The Dernogalizer

April 13, 2010

Maryland Legislative is Over, What Happened? Pt. 2

Filed under: environment,MD Politics — Matt Dernoga @ 6:35 pm
Tags: , ,

Below is Environment Maryland’s legislative wrap-up from their website.

How Environment Maryland Priorities Fared

Environment Maryland won our top two legislative priorities – on transportation and solar power.

One of our other priorities was a bill to create a comprehensive energy plan for the state. This bill did not pass, but the momentum we generated has created an opening to work with Gov. O’Malley to create this requirement for state agencies without legislation.

Much of the action in Annapolis this year concerned the budget.  We were happy to avoid nearly all cuts to Program Open Space and other land preservation programs, and that $20 million was allocated to the Chesapeake Bay 2010 Trust Fund.  We were upset that the General Assembly diverted money from energy efficiency programs and that they used the budget to bully the Environmental Law Clinic at the University of Maryland.
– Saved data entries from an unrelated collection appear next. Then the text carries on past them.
$ cat config.mk
export PLATFORM = sky130hd
export DESIGN_NAME = ttc_generator
export DESIGN_NICKNAME = d
export VERILOG_FILES = /design/src/rtl/ttc_pkg.sv /design/src/rtl/ttc_l1a_gen.sv /design/src/rtl/ttc_generator.sv
export SDC_FILE = /design/constraint.sdc
export NUM_CORES = 1
export LEC_CHECK = 0
export BUFFER_PORTS_ARGS = -buffer_cell sky130_fd_sc_hd__buf_2
export CELL_PAD_IN_SITES_DETAIL_PLACEMENT = 0
export CELL_PAD_IN_SITES_GLOBAL_PLACEMENT = 1
export CORE_MARGIN = 8
export CORE_UTILIZATION = 43
export DETAILED_ROUTE_END_ITERATION = 7
export PLACE_DENSITY_LB_ADDON = 0.3
export SYNTH_ARGS = -nofsm -noshare
export SYNTH_HDL_FRONTEND = slang
export SYNTH_SLANG_ARGS = --single-unit
$ cat constraint.sdc
create_clock -name clock -period 7.3 [get_ports clock]
set_input_delay 0.365 -clock clock [delete_from_list [all_inputs] [get_ports clock]]
set_output_delay 0.365 -clock clock [all_outputs]
set_load 0.02 [all_outputs]
$ cat src/rtl/ttc_pkg.sv
// rtl/ttc_pkg.sv - shared constants, resync FSM state type and saturating increment for the TTC generator
//
// Purpose : common definitions imported by ttc_generator and ttc_l1a_gen.
// Contents: MXBXN (BXN width), LHC_CYCLE (BXN wrap), MXCNT (L1A counter width),
//           resync_state_t (IDLE/ARMED/SEND/HOLD), sat_inc (saturating +1).

package ttc_pkg;

  localparam int MXBXN     = 12;
  localparam int LHC_CYCLE = 3564;
  localparam int MXCNT     = 32;

  typedef enum logic [1:0] {
    ST_IDLE,
    ST_ARMED,
    ST_SEND,
    ST_HOLD
  } resync_state_t;

  function automatic logic [MXCNT-1:0] sat_inc(input logic [MXCNT-1:0] v);
    return (v == '1) ? v : v + MXCNT'(1);
  endfunction

endpackage

$ cat src/rtl/ttc_l1a_gen.sv
// rtl/ttc_l1a_gen.sv - L1A arbitration: periodic source, pending flag, gap timer, issue/drop counters
//
// Purpose : turns L1A requests into ttc_l1a strobes that never land on a bx0 or
//           resync cycle, respect the minimum L1A spacing and the post-resync holdoff.
// Config  : TTC_GEN_L1A_PERIODIC_EN adds the periodic L1A source driven by l1a_period.
// Ports   : clock, reset        - clock, synchronous active-high reset
//           enable              - generator running
//           l1a_req             - external L1A request
//           l1a_period          - periodic interval (0 = off), used only with the macro
//           bx0_next            - the cycle being launched carries ttc_bx0
//           resync_next         - the cycle being launched carries ttc_resync
//           hold, hold_next     - resync FSM is in HOLD now / in the cycle being launched
//           ttc_l1a             - registered L1A strobe
//           l1a_count           - saturating count of issued L1As
//           l1a_drop_count      - saturating count of dropped requests

module ttc_l1a_gen
  import ttc_pkg::*;
#(
  parameter int MIN_L1A_GAP = 3
) (
  input  logic             clock,
  input  logic             reset,
  input  logic             enable,
  input  logic             l1a_req,
  input  logic [15:0]      l1a_period,
  input  logic             bx0_next,
  input  logic             resync_next,
  input  logic             hold,
  input  logic             hold_next,
  output logic             ttc_l1a,
  output logic [MXCNT-1:0] l1a_count,
  output logic [MXCNT-1:0] l1a_drop_count
);

  localparam int GAP_W = (MIN_L1A_GAP > 2) ? $clog2(MIN_L1A_GAP) : 1;
  localparam logic [GAP_W-1:0] GAP_LOAD = GAP_W'(MIN_L1A_GAP - 1);

  logic [GAP_W-1:0] gap_cnt;
  logic             pending;
  logic             tick;
  logic             req;
  logic             gap_ok;
  logic             slot_free;
  logic             drop;
  logic             issue;
  logic             park;

`ifdef TTC_GEN_L1A_PERIODIC_EN
  logic [15:0] per_cnt;
  logic        per_on;

  assign per_on = enable && (l1a_period != 16'd0);
  assign tick   = per_on && (per_cnt == l1a_period - 16'd1);

  // Restarting on resync keeps the periodic phase aligned to the resync point.
  always_ff @(posedge clock) begin
    if (reset || !per_on || resync_next || tick) begin
      per_cnt <= 16'd0;
    end else begin
      per_cnt <= per_cnt + 16'd1;
    end
  end
`else
  logic unused_period;
  assign unused_period = ^l1a_period;
  assign tick          = 1'b0;
`endif

  // A coincident external request and periodic tick are one request.
  assign req    = l1a_req | tick;
  // Gap timer is loaded when an L1A launches; zero means spacing satisfied.
  assign gap_ok = (gap_cnt == '0);
  // A launch slot must not carry bx0/resync nor fall inside the holdoff.
  assign slot_free = enable && !bx0_next && !resync_next && !hold_next && gap_ok;
  assign drop  = req && (!enable || pending || hold || !gap_ok);
  assign issue = slot_free && (pending || (req && !drop));
  assign park  = req && !drop && !slot_free;

  always_ff @(posedge clock) begin
    if (reset) begin
      ttc_l1a        <= 1'b0;
      pending        <= 1'b0;
      gap_cnt        <= '0;
      l1a_count      <= '0;
      l1a_drop_count <= '0;
    end else begin
      ttc_l1a <= issue;

      if (!enable || issue) begin
        pending <= 1'b0;
      end else if (park) begin
        pending <= 1'b1;
      end

      if (issue) begin
        gap_cnt <= GAP_LOAD;
      end else if (!gap_ok) begin
        gap_cnt <= gap_cnt - GAP_W'(1);
      end

      // Counters clear on the edge that launches ttc_resync, so they read 0 in that cycle.
      if (resync_next) begin
        l1a_count      <= '0;
        l1a_drop_count <= '0;
      end else begin
        if (issue) l1a_count      <= sat_inc(l1a_count);
        if (drop)  l1a_drop_count <= sat_inc(l1a_drop_count);
      end
    end
  end

endmodule

$ cat src/rtl/ttc_generator.sv
// rtl/ttc_generator.sv - TTC generator top: BXN counter, BC0 strobe, resync FSM, L1A generator instance
//
// Purpose : local BX counter with BC0, a resync sequencer (IDLE/ARMED/SEND/HOLD)
//           and L1A generation through ttc_l1a_gen.
// Config  : TTC_GEN_L1A_PERIODIC_EN enables the periodic L1A source (l1a_period).
// Ports   : clock, reset        - BX clock, synchronous active-high reset
//           enable              - run; 0 holds bxn_counter at 0 and emits nothing
//           resync_req          - request one resync
//           l1a_req             - request one L1A
//           l1a_period          - periodic L1A interval in cycles, 0 = off
//           bxn_counter         - local BXN
//           ttc_bx0, ttc_resync, ttc_l1a - registered, mutually exclusive strobes
//           resync_busy         - resync FSM not IDLE
//           l1a_count, l1a_drop_count    - saturating L1A issue/drop counters

module ttc_generator
  import ttc_pkg::*;
#(
  parameter int RESYNC_BX   = 100,
  parameter int HOLDOFF     = 16,
  parameter int MIN_L1A_GAP = 3
) (
  input  logic             clock,
  input  logic             reset,
  input  logic             enable,
  input  logic             resync_req,
  input  logic             l1a_req,
  input  logic [15:0]      l1a_period,
  output logic [MXBXN-1:0] bxn_counter,
  output logic             ttc_bx0,
  output logic             ttc_resync,
  output logic             ttc_l1a,
  output logic             resync_busy,
  output logic [MXCNT-1:0] l1a_count,
  output logic [MXCNT-1:0] l1a_drop_count
);

  localparam int HC_W = (HOLDOFF > 1) ? $clog2(HOLDOFF) : 1;
  localparam logic [MXBXN-1:0] BXN_LAST   = MXBXN'(LHC_CYCLE - 1);
  localparam logic [MXBXN-1:0] BXN_RESYNC = MXBXN'(RESYNC_BX);
  localparam logic [HC_W-1:0]  HOLD_LAST  = HC_W'(HOLDOFF - 1);

  resync_state_t    state;
  resync_state_t    state_next;
  logic [HC_W-1:0]  hold_cnt;
  logic [HC_W-1:0]  hold_cnt_next;
  logic             running;
  logic [MXBXN-1:0] bxn_next;
  logic             bx0_next;
  logic             resync_next;

  // The first enabled cycle shows BXN 0 with bx0; counting starts from there.
  always_comb begin
    bxn_next = '0;
    if (enable && running) begin
      bxn_next = (bxn_counter == BXN_LAST) ? '0 : bxn_counter + MXBXN'(1);
    end
  end

  assign bx0_next = enable && (bxn_next == '0);

  // Transitions look at bxn_next so that ttc_resync is visible in the cycle
  // where bxn_counter equals RESYNC_BX.
  always_comb begin
    state_next    = state;
    hold_cnt_next = '0;
    case (state)
      ST_IDLE:  if (resync_req) state_next = ST_ARMED;
      ST_ARMED: if (bxn_next == BXN_RESYNC && !bx0_next) state_next = ST_SEND;
      ST_SEND:  state_next = ST_HOLD;
      ST_HOLD: begin
        if (hold_cnt == HOLD_LAST) state_next = ST_IDLE;
        else hold_cnt_next = hold_cnt + HC_W'(1);
      end
      default:  state_next = ST_IDLE;
    endcase
    if (!enable) begin
      state_next    = ST_IDLE;
      hold_cnt_next = '0;
    end
  end

  assign resync_next = (state_next == ST_SEND);
  assign resync_busy = (state != ST_IDLE);

  always_ff @(posedge clock) begin
    if (reset) begin
      running     <= 1'b0;
      bxn_counter <= '0;
      state       <= ST_IDLE;
      hold_cnt    <= '0;
      ttc_bx0     <= 1'b0;
      ttc_resync  <= 1'b0;
    end else begin
      running     <= enable;
      bxn_counter <= bxn_next;
      state       <= state_next;
      hold_cnt    <= hold_cnt_next;
      ttc_bx0     <= bx0_next;
      ttc_resync  <= resync_next;
    end
  end

  ttc_l1a_gen #(
    .MIN_L1A_GAP (MIN_L1A_GAP)
  ) u_l1a_gen (
    .clock          (clock),
    .reset          (reset),
    .enable         (enable),
    .l1a_req        (l1a_req),
    .l1a_period     (l1a_period),
    .bx0_next       (bx0_next),
    .resync_next    (resync_next),
    .hold           (state == ST_HOLD),
    .hold_next      (state_next == ST_HOLD),
    .ttc_l1a        (ttc_l1a),
    .l1a_count      (l1a_count),
    .l1a_drop_count (l1a_drop_count)
  );

endmodule

==> summary.md <==
Summing all multi-input logic gate instances after layout gives 0.00251 sq mm. The number of max-slew violations in the final report is 0. In this run the critical register-to-register path is launched from bxn_counter[0]. The logs give 7.52 ns for the worst path required time and 9 for the number of buffers inserted during clock tree synthesis. Counting flops with an async set or reset pin after synthesis yields a share of 0%.

The analysis attributes to cell leakage a power of 1.95 nW. The routed layout has 4068 vias. The number of enable-type register cells in the synthesized netlist is 0. The final setup violation count is 0, and the number of cells upsized or downsized after cts is 0. The worst setup path is launched from a flop. Global routing used 16.1% of the available tracks.

The cell at the root of the clock tree is clkbuf_8. The logs give 3.35 ns for the data arrival time of the critical path and 101 for the number of top-level design ports. Clock skew on the completed layout was measured at 0.0130 ns. Across the whole layout, storage elements account for 0.00178 sq mm.

The mean area per synthesized cell came out at 8.60 sq um. The core region is 0.0102 sq mm. The run gives 0 as the post-route antenna net violation count. Across the run, the number of max-cap violations was 0.

The clock transition at the registers of the reported paths is 0.09 ns. The tools report the post-synthesis instance area as 0.00446 sq mm. The tools report the count of nets after finishing as 618. The tools report the placer congestion estimate as 0.801. Leaving out fill and tap cells, the most frequent cells in the layout are dfxtp_1, buf_2, nor2_1. Setup repair after global routing left no endpoint under its margin. Number of design rule violations left after detail routing: 0.

The hold path startpoint was reset. Along the worst path, the maximum fanout reaches 45. The most used flip-flop cell after synthesis is dfxtp_1. The die covers 0.0139 sq mm.

For the placed instance count, the log shows 718. The initial core utilization is 43.8%. Final routed wirelength across all metal layers: 11300 microns.

The library cell used most frequently in the layout, excluding fill and tap cells, is dfxtp_1. The logs give 320 MHz for the maximum clock frequency and 3 for the H-tree depth. The initial antenna violation count came out at 0. The area growth from synthesis to final layout came out at 15.5%. At the pin with the least slew margin, the transition time is 1.06 ns. The number of synthesis warnings was 0. Summing the sequential cell areas from Yosys gives 39.9% of the chip area.

The die is 118 microns tall. The clock passes through at most 2 buffers. The tools report the synthesized instance count as 519.

The HPWL after detailed placement is 8030 microns. Buffers added to address setup during post-CTS repair amount to 0. The run finished with clean final reports.

Power spread over the standard cell area amounts to 175 mW/mm^2. Worst-skew pair later-pin latency: 0.35 ns. TritonCTS built the clock tree. In the finished design, the share of the clock period the worst path needs comes to 42.8%.

For the synthesized netlist net count, the log shows 544. The port buffer count was 84. The post-layout minimum cycle time came out at 3.12 ns. The total overflow left after global routing is 0. The routed wire length per instance is 15.3 microns, and the count of final hold-check violations is 0. The vias per cell came out at 5.54.

STA classifies the critical path endpoint as a flop. The number of hold buffers added after CTS was 0. The row count was 37; the post-synthesis cell type count was 58. The path class of the tightest hold or removal check is in -> reg.

The number of storage elements in the synthesis netlist was 89. The number of global-route vias before repair was 3826; the accumulated negative setup slack was 0 ns. The proportion of layout cells with a drive suffix above 1 was 20.2%. The final non-filler cell total is 734, and the die span in x is 118 microns. Setup slack on the critical path of the routed design comes to 4.18 ns. The run gives 1044 as the total of fill cells in the finished design. The worst slew margin relative to its limit was 28.8%.

Type of the setup path with the least slack: reg -> reg. The first global-routing pass estimated 18900 microns of wire. In this run the worst setup path begins at bxn_counter[0]. The logs give 0 for the number of inserted diodes and 5 for the detailed-routing iteration count for the pre-antenna-repair pass.

The sink count of the clock tree is 89, and the worst setup slack before clock tree synthesis is 4.23 ns. VDD sags by at most 0.107 mV. The first routing iteration left 223 violations. The pin count of the biggest net entering global routing came out at 46.
## cell type report
class,instances,share of cell area (%)
Multi-Input combinational cell,399,48.7
Sequential cell,89,34.6
Timing Repair Buffer,85,8.30
Tap cell,136,3.30
Clock buffer,10,2.67
Clock inverter,6,1.75
Inverter,9,0.655
## stage by stage
stage | util, % | area [sq um] | total power [mW] | hold slack (ns)
after CTS | 50.6 | 5150 | 0.917 | 0.226
after global routing | 50.6 | 5150 | 0.934 | 0.249
after global placement | 48.4 | 4930 | 0.528 | 0.429
after floorplan | - | 4460 | 0.521 | 0.409
final | 50.6 | 5150 | 0.900 | 0.243
after detailed placement | 48.4 | 4930 | 0.529 | 0.431
## state kept, by name (all words and copies together) (netlist names)
register and cells:
running 1, u_l1a_gen.pending 1, state 2, ttc_bx0 1, u_l1a_gen.l1a_drop_count 32, ttc_resync 1
bxn_counter 12, u_l1a_gen.ttc_l1a 1, u_l1a_gen.gap_cnt 2, u_l1a_gen.l1a_count 32, hold_cnt 4
## where the power goes
group	internal (mW)	leakage, nW	total (mW)	switching, mW
logic	0.00708	1.12	0.0276	0.0205
registers	0.487	0.718	0.489	0.00219
clock network	0.204	0.113	0.383	0.180
## layer usage
metal / vias to the layer above / wire (microns) / GRT usage (%)
li1: 2052 / - / -
met2: 91 / 5210 / 25.2
met3: 8 / 632 / 3.88
met5: - / 0 / 0
met1: 1917 / 5300 / 20.9
met4: 0 / 128 / 5.84
## logic make-up after synthesis
group | share of synthesized area, %
DFF | 39.9
and+or+nand+nor | 33.6
adders and majority gates | 1.12
AOI/OAI and AO/OA | 13.1
buffers and inverters | 3.81
muxes | 0.224
xor gates and xnor gates | 8.24
## Yosys cell counts, types with 9 or more instances
library cell	n	area share (%)
nand3_1	32	3.6
xor2_1	26	5.1
o21ai_1	15	1.7
or3_1	21	2.9
and4_1	12	2.4
o31ai_1	9	1.5
nor3_1	14	1.6
or4_1	9	1.5
nand4_1	19	2.7
buf_2	13	1.5
nand2_1	40	3.4
xnor2_1	16	3.1
dfxtp_1	89	40
inv_1	9	0.76
and3_1	14	2.0
a21oi_1	34	3.8
nor2_1	59	5.0
## critical path: stages, from the launching register on
cell	delay [ns]
dfxtp_1	0.47
ha_1	0.33
xnor2_1	0.17
or3b_1	0.42
nor4b_1	0.37
nand2_1	0.22
nand2_2	0.38
buf_4	0.50
nor2_1	0.11
## path summary, 6_finish.rpt
kind / to / slack [ns] / depth (start not counted)
max: u_l1a_gen.l1a_drop_count[15] / 4.18 / 8
min: u_l1a_gen.gap_cnt[1] / 0.24 / 2
min reg2reg: u_l1a_gen.gap_cnt[0] / 0.44 / 1
max reg2reg: u_l1a_gen.l1a_drop_count[15] / 4.18 / 8
Note: power is estimated with default switching activity, not from simulation.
Beyond that, this was mostly a year of building for the future.  In an election year, legislators were quick to cave in to special interests and block good legislation.


Smart growth transportation spending (SB 760/HB 1155 – Pugh, Harrington/Lafferty)

Makes sure future transportation projects are consistent with state smart growth goals and greenhouse gas emission limits. Passed.


Solar power (SB 277/HB 471 – O’Malley)

Accelerates solar energy production in Maryland. Passed. However, the bill was significantly weakened in the House.

Reimbursements for solar power generation (SB 355 and HB 801 – Pinsky/McHale)

Improves our net metering law, requiring utilities to pay for excess power generated by solar power or other on-site generators.  Passed.

Comprehensive energy plan (HB 522 and SB 910 – Manno, Hecht/Lenett)

Would create a comprehensive energy plan for the state. Not brought up for a vote in committee. However, Gov. O’Malley is now considering action based on this legislation.

Clean energy loans (SB 720/HB 1014 – Middleton/Hecht)

Would help property owners afford clean energy projects. Not brought up for a vote in committee.

Energy saving televisions (SB 455/HB 349 – Pinsky/Carr)

Would create an energy efficiency standard for televisions. Rejected by the House Economic Matters Committee.

Long-term clean energy in Maryland (SB 558/HB 1224 – Pinsky/Hucker)

Would establish long-term contracts for clean energy.  Rejected by Senate Finance Committee.

Green buildings for state-funded construction (SB 215/HB 1040 – Frosh/Bronrott)

Would establish green building standards for state-funded buildings. Not brought up for a vote in committee.

Green buildings for community colleges (SB 234/HB 1044 – Robey/Bronrott)

Establishes green building standards for community colleges. Passed.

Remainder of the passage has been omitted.